[src/esh_pkg.sv]
package esh_pkg;

  // Sensor geometry.
  localparam int SENSOR_WIDTH  = 346;
  localparam int SENSOR_HEIGHT = 260;

  // Count image geometry, stored row by row.
  localparam int PIXELS = SENSOR_WIDTH * SENSOR_HEIGHT;
  localparam int ADDR_W = $clog2(PIXELS);
  localparam int COL_W  = $clog2(SENSOR_WIDTH);
  localparam int ROW_W  = $clog2(SENSOR_HEIGHT);

  // Field widths of the item channels.
  localparam int FUNC_W  = 2;
  localparam int WORD_W  = 32;
  localparam int PIXEL_W = 9;
  localparam int COUNT_W = 8;
  localparam int IN_DATA_W = 56;

  // Layout of the raw event word.
  localparam int COORD_W = 15;
  localparam int CMP_W   = 16;
  localparam int POL_BIT = 1;
  localparam int Y_LSB   = 2;
  localparam int X_LSB   = 17;

  // Function codes carried on the input tuser.
  localparam logic [FUNC_W-1:0] FUNC_ACC   = 2'd0;
  localparam logic [FUNC_W-1:0] FUNC_READ  = 2'd1;
  localparam logic [FUNC_W-1:0] FUNC_CLEAR = 2'd2;

  // Command queue depth.
  localparam int QUEUE_DEPTH = 4;
  localparam int QPTR_W      = $clog2(QUEUE_DEPTH);
  localparam int QCNT_W      = $clog2(QUEUE_DEPTH + 1);

  typedef enum logic [1:0] {
    CMD_ACC,
    CMD_READ,
    CMD_CLEAR
  } cmd_op_e;

  // One classified command from the front to the back.
  typedef struct packed {
    cmd_op_e             op;
    logic                on_sensor;
    logic [ADDR_W-1:0]   addr;
  } cmd_t;

endpackage

[src/esh_front.sv]
module esh_front import esh_pkg::*; (
  input  logic                s_valid_i,
  input  logic [FUNC_W-1:0]   func_i,
  input  logic [WORD_W-1:0]   event_word_i,
  input  logic [PIXEL_W-1:0]  pixel_col_i,
  input  logic [PIXEL_W-1:0]  pixel_row_i,
  input  logic                queue_full_i,
  input  logic                back_busy_i,
  output logic                s_ready_o,
  output logic                push_o,
  output cmd_t                cmd_o
);

  logic [COORD_W-1:0] ev_x;
  logic [COORD_W-1:0] ev_y;
  logic               ev_pol;
  logic [CMP_W-1:0]   col_w;
  logic [CMP_W-1:0]   row_w;
  logic               on_sensor;
  logic               keep;
  cmd_op_e            cmd_op;
  logic [ADDR_W-1:0]  pix_addr;

  // Unpack the event word.
  assign ev_pol = event_word_i[POL_BIT];
  assign ev_y   = event_word_i[Y_LSB +: COORD_W];
  assign ev_x   = event_word_i[X_LSB +: COORD_W];

  // Pick the coordinates that the function uses, widened for the range check.
  always_comb begin
    if (func_i == FUNC_ACC) begin
      col_w = {1'b0, ev_x};
      row_w = {1'b0, ev_y};
    end else begin
      col_w = {{(CMP_W - PIXEL_W){1'b0}}, pixel_col_i};
      row_w = {{(CMP_W - PIXEL_W){1'b0}}, pixel_row_i};
    end
  end

  assign on_sensor = (col_w < CMP_W'(SENSOR_WIDTH)) && (row_w < CMP_W'(SENSOR_HEIGHT));

  // Row-major pixel address; only meaningful when the pixel is on the sensor.
  assign pix_addr = ADDR_W'(ADDR_W'(row_w[ROW_W-1:0]) * ADDR_W'(SENSOR_WIDTH)
                    + ADDR_W'(col_w[COL_W-1:0]));

  // Classify the item and drop those that leave no trace.
  always_comb begin
    keep   = 1'b0;
    cmd_op = CMD_ACC;
    unique case (func_i)
      FUNC_ACC: begin
        keep   = ev_pol && on_sensor;
        cmd_op = CMD_ACC;
      end
      FUNC_READ: begin
        keep   = 1'b1;
        cmd_op = CMD_READ;
      end
      FUNC_CLEAR: begin
        keep   = 1'b1;
        cmd_op = CMD_CLEAR;
      end
      default: begin
        keep   = 1'b0;
        cmd_op = CMD_ACC;
      end
    endcase
  end

  assign cmd_o     = '{op: cmd_op, on_sensor: on_sensor, addr: pix_addr};
  assign s_ready_o = !queue_full_i && !back_busy_i;
  assign push_o    = s_valid_i && s_ready_o && keep;

endmodule

[config.mk]
export PLATFORM = sky130hd
export DESIGN_NAME = esh_front
export DESIGN_NICKNAME = d
export VERILOG_FILES = /design/src/esh_pkg.sv /design/src/esh_front.sv
export SDC_FILE = /design/constraint.sdc
export NUM_CORES = 1
export LEC_CHECK = 0
export ABC_AREA = 1
export BUFFER_PORTS_ARGS = -buffer_cell sky130_fd_sc_hd__buf_2
export CORE_UTILIZATION = 35
export DETAILED_ROUTE_END_ITERATION = 8
export MAX_ROUTING_LAYER = met4
export PLACE_DENSITY = 0.69
export SLEW_MARGIN = 40
export SYNTH_ARGS = -nofsm -noshare
export SYNTH_HDL_FRONTEND = slang
export SYNTH_SLANG_ARGS = --single-unit
[constraint.sdc]
create_clock -name vclk -period 9.8
set_clock_uncertainty 0.1 [all_clocks]
set_input_delay 0.98 -clock vclk [all_inputs]
set_output_delay 0.98 -clock vclk [all_outputs]
set_load 0.1 [all_outputs]
==> results of run 1 <==
[metrics by stage]
step                      utilization [%]  worst slack, ns  hold slack (ns)
final                                42.7             2.08             2.26
after global routing                 42.7             1.48             2.27
after CTS                            42.7             1.66             2.26
after detailed placement             42.7             1.68             2.26
after global placement               42.7             1.80             2.26
after floorplan                         -             2.12             2.20
[layout make-up]
cell class	count	area share [%]
multi-input cells	311	72.1
inverters	93	11.3
repair buffers	77	12.6
well taps	99	4.02
[worst paths after layout]
kind / depth (start not counted) / to / start / slack (ns)
setup / recovery: 27 / cmd_o[13] / func_i[0] / 2.08
hold / removal: 3 / s_ready_o / queue_full_i / 2.26
[Yosys cell counts (2+ instances only)]
| cell type | number |
|---|---|
| nand3_2 | 2 |
| fa_1 | 17 |
| xnor2_1 | 7 |
| nor2_1 | 20 |
| nand3b_1 | 2 |
| nand4_1 | 3 |
| xor2_1 | 9 |
| nand3_1 | 23 |
| ha_1 | 62 |
| nand2_2 | 4 |
| o21ai_0 | 6 |
| nand2_1 | 125 |
| a21oi_1 | 15 |
| o21ai_1 | 2 |
| a31oi_1 | 2 |
| o21a_1 | 3 |
| buf_6 | 2 |
| inv_1 | 92 |
[kinds of logic (layout without fill, tap and decap cells)]
kind of cell | count (synthesis) | after routing
AO/OA/AOI/OAI | 29 | 29
XOR/XNOR | 17 | 17
adder cells (fa/ha/maj) | 79 | 79
buffers and inverters | 97 | 170
AND/OR/NAND/NOR | 186 | 186
[per-layer routing]
layer / vias up / track usage, % / part of all wire (%)
li1: 1403 / - / -
met1: 1139 / 19.7 / 48
met2: 59 / 31.8 / 49
met3: 0 / 0 / 3.3
met4: 0 / 0 / 0
met5: - / - / 0
[tightest hold or removal path, cell delays in order]
cell    delay (ns)
buf_2         0.08
nor2_1        0.04
buf_2         0.28
==> impl_metrics.env, run 1 <==
export IMPL_max_cap_violations=0
export IMPL_synth_top_area_share_pct=29.8
export IMPL_ant_nets=0
export IMPL_synthAdderAreaFrac_pct=42.9
export IMPL_drive_gt1_share_pct=18.5
export IMPL_rows=31
export IMPL_dp_cells=580
export IMPL_cts_hold_buffers=0
export IMPL_synth_area_leaders="ha_1, nand2_1, inv_1"
export IMPL_antenna_found_initial=0
export IMPL_crit_top_cell="nand2_1"
export IMPL_crit_arrival_ns=6.64
export IMPL_port_buffers=76
export IMPL_nets=617
export IMPL_fin_setup_tns_ns=0
export IMPL_cp_slowest_cell="fa_1"
export IMPL_wl_um=5610
export IMPL_first_pass_iters=6
export IMPL_cp_data_required_time_ns=8.72
export IMPL_placed_area_um2=3080
export IMPL_post_cts_buffers=0
export IMPL_nFlopsAndLatches=0
export IMPL_start_util_pct=36.1
export IMPL_cp_buffers_inverters=7
export IMPL_final_min_period_over_clock_period_pct=78.8
export IMPL_final_common_cell="nand2_1"
export IMPL_grtUsageTotal_pct=16.2
export IMPL_routabilityCongestion=0.827
export IMPL_synth_compound_area_share_pct=6.06
export IMPL_min_path_type="input pin to output pin"
export IMPL_yosysTopAreaCell="ha_1"
export IMPL_fin_cells=580
export IMPL_tightest_slew_ns=0.755
export IMPL_synthSimpleGateAreaFrac_pct=30.3
export IMPL_fill_cells=780
export IMPL_die_h_um=88.2
export IMPL_syn_inst=408
export IMPL_cts_resized=0
export IMPL_critPathMaxFanout=29
export IMPL_seq_area_frac_synth_pct=0
export IMPL_area_growth_pct=18.4
export IMPL_drt_iter0_drc=56
export IMPL_hpwlAfterDp_um=5130
export IMPL_route_vias_total=2601
export IMPL_rsz0062_at_grt="no"
export IMPL_slowest_delay_ns=0.54
export IMPL_overflow=0
export IMPL_synth_fp_nets=542
export IMPL_wl_per_cell_um=9.66
export IMPL_drc_errors=0
export IMPL_multi_input_area_um2=2220
export IMPL_stdcell_area_um2=3080
export IMPL_grt_max_degree=30
export IMPL_setup_viol=0
export IMPL_n_clock_buffer=0
export IMPL_ys_types=30
export IMPL_register_area_um2=0
export IMPL_fmax_mhz=129
export IMPL_finalMaxSlewViolations=0
export IMPL_yosysWarnings=0
export IMPL_outcome="finished, final reports clean"
export IMPL_syn_area_um2=2600
export IMPL_ioPinCount=77
export IMPL_grt_pass1_vias=2533
export IMPL_slew_headroom_pct=49.1
export IMPL_synth_area_per_cell_um2=6.38
export IMPL_diodes=0
export IMPL_die_w_um=88.2
export IMPL_final_cell_mix="nand2_1, inv_1, buf_2"
export IMPL_synthMuxAreaShare_pct=0
export IMPL_drt_vias_per_instance=4.48
export IMPL_fin_crit_ns=7.72
export IMPL_hold_viol=0
export IMPL_critPathLaunchType="input pin"
export IMPL_die_area_um2=7780
export IMPL_grt_pass1_wl_um=10300
export IMPL_core_area_um2=7210
export IMPL_synthXorXnorAreaFrac_pct=6.01
export IMPL_endpoint_kind="output pin"
export IMPL_synth_top_family_by_area="adder cells"
export IMPL_critPathKind="input pin to output pin"
export IMPL_crit_family="adder cells"
Power of run 1 is left out: the tool's default activity adds up to more than one toggle a clock period on the data nets, which glitch-free logic cannot reach.
==> run 2, diff against run 1 <==
Clock period 9.8 ns to 7.9 ns, I/O delays scaled along.
==> run 2 against run 1 <==
  * Critical path depth is the same
  * Wire length grew 1.8%
  * Design area grew 0.65%
  * Clock-buffer cell count is the same
  * First-iteration DRC count shrank 3.6%
  * Sequential share of layout area is the same
  * Non-clock buffer count grew 3
  * Critical endpoint unchanged
  * Via count grew 1.7%
  * Setup slack lost 1.0 ns
  * Cell count grew 0.52%
  * Sequential cell count is the same
  * Die area is the same
==> impl_metrics.env, run 2 (synthesis results as in run 1) <==
export IMPL_fmax_mhz=146
export IMPL_post_cts_buffers=0
export IMPL_hpwlAfterDp_um=5210
export IMPL_first_pass_iters=4
export IMPL_core_area_um2=7210
export IMPL_grt_pass1_vias=2643
export IMPL_crit_top_cell="nand2_1"
export IMPL_cts_hold_buffers=0
export IMPL_drt_vias_per_instance=4.54
export IMPL_crit_arrival_ns=5.98
export IMPL_cp_data_required_time_ns=7.01
export IMPL_critPathKind="input pin to output pin"
export IMPL_final_common_cell="nand2_1"
export IMPL_endpoint_kind="output pin"
export IMPL_drive_gt1_share_pct=18.8
export IMPL_setup_worst_path_start="func_i[0]"
export IMPL_antenna_found_initial=0
export IMPL_routabilityCongestion=0.836
export IMPL_die_w_um=88.2
export IMPL_max_cap_violations=0
export IMPL_port_buffers=76
export IMPL_diodes=0
export IMPL_drc_errors=0
export IMPL_grt_max_degree=29
export IMPL_tightest_slew_ns=0.492
export IMPL_fin_setup_tns_ns=0
export IMPL_rsz0062_at_grt="no"
export IMPL_n_clock_buffer=0
export IMPL_finalMaxSlewViolations=0
export IMPL_setup_viol=0
export IMPL_grtUsageTotal_pct=16.6
export IMPL_crit_end="cmd_o[13]"
export IMPL_outcome="finished, final reports clean"
export IMPL_cp_slowest_cell="fa_1"
export IMPL_wl_per_cell_um=9.79
export IMPL_area_growth_pct=19.2
export IMPL_critPathLaunchType="input pin"
export IMPL_start_util_pct=36.1
export IMPL_cp_buffers_inverters=7
export IMPL_drt_iter0_drc=54
export IMPL_final_min_period_over_clock_period_pct=86.9
export IMPL_path_depth=27
export IMPL_slew_headroom_pct=67.4
export IMPL_overflow=0
export IMPL_wl_um=5710
export IMPL_ant_nets=0
export IMPL_grt_pass1_wl_um=10500
export IMPL_nets=620
export IMPL_rows=31
export IMPL_nFlopsAndLatches=0
export IMPL_register_area_um2=0
export IMPL_critPathMaxFanout=10
export IMPL_min_path_type="input pin to output pin"
export IMPL_fin_crit_ns=6.87
export IMPL_slowest_delay_ns=0.54
export IMPL_route_vias_total=2645
export IMPL_cts_resized=0
export IMPL_die_area_um2=7780
export IMPL_final_cell_mix="nand2_1, inv_1, buf_2"
export IMPL_die_h_um=88.2
export IMPL_hold_viol=0
export IMPL_crit_family="adder cells"
export IMPL_ioPinCount=77
[run 2: through the flow]
stage               instance area [um^2]  utilization, %  std cells  setup slack [ns]  hold WS [ns]
finish                              3100            43.0        583              1.03          1.89
CTS                                 3100            43.0        583             0.984          1.89
global route                        3100            43.0        583             0.539          1.90
detailed placement                  3100            43.0        583              1.00          1.89
floorplan                           2600               -        408             0.605          1.82
global placement                    3100            43.0        583              1.08          1.88
[run 2: worst min-delay path by stage]
stage	endpoint	slack [ns]	from	cells past startpoint
2_1_floorplan	s_ready_o	1.82	queue_full_i	1
3_3_place_gp	s_ready_o	1.88	queue_full_i	3
3_5_place_dp	s_ready_o	1.89	back_busy_i	3
4_1_cts	s_ready_o	1.89	back_busy_i	3
5_1_grt	s_ready_o	1.90	back_busy_i	3
6_report	s_ready_o	1.89	back_busy_i	3
[run 2: layout make-up]
class	instances	area [um^2]
fillers	796	4110
repair buffers	80	410
well taps	99	124
inverters	93	349
multi-input cells	311	2220
[run 2: routing by layer]
metal	global-route usage [%]	share of wire, %	vias up
met4	1.32	0.74	0
met5	-	0	-
met1	18.4	47	1171
li1	-	-	1409
met3	0.373	3.5	2
met2	33.9	49	63
Power of run 2 is left out for the same reason.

- **YOUR OBJECTIVE**:
Set down only the lines above that fall between the line holding "export IMPL_placed_area_um2=3080" and the line holding "export IMPL_grtUsageTotal_pct=16.2", inclusive, keeping each exact.

- **FINISHED TASK**:
export IMPL_placed_area_um2=3080
export IMPL_post_cts_buffers=0
export IMPL_nFlopsAndLatches=0
export IMPL_start_util_pct=36.1
export IMPL_cp_buffers_inverters=7
export IMPL_final_min_period_over_clock_period_pct=78.8
export IMPL_final_common_cell="nand2_1"
export IMPL_grtUsageTotal_pct=16.2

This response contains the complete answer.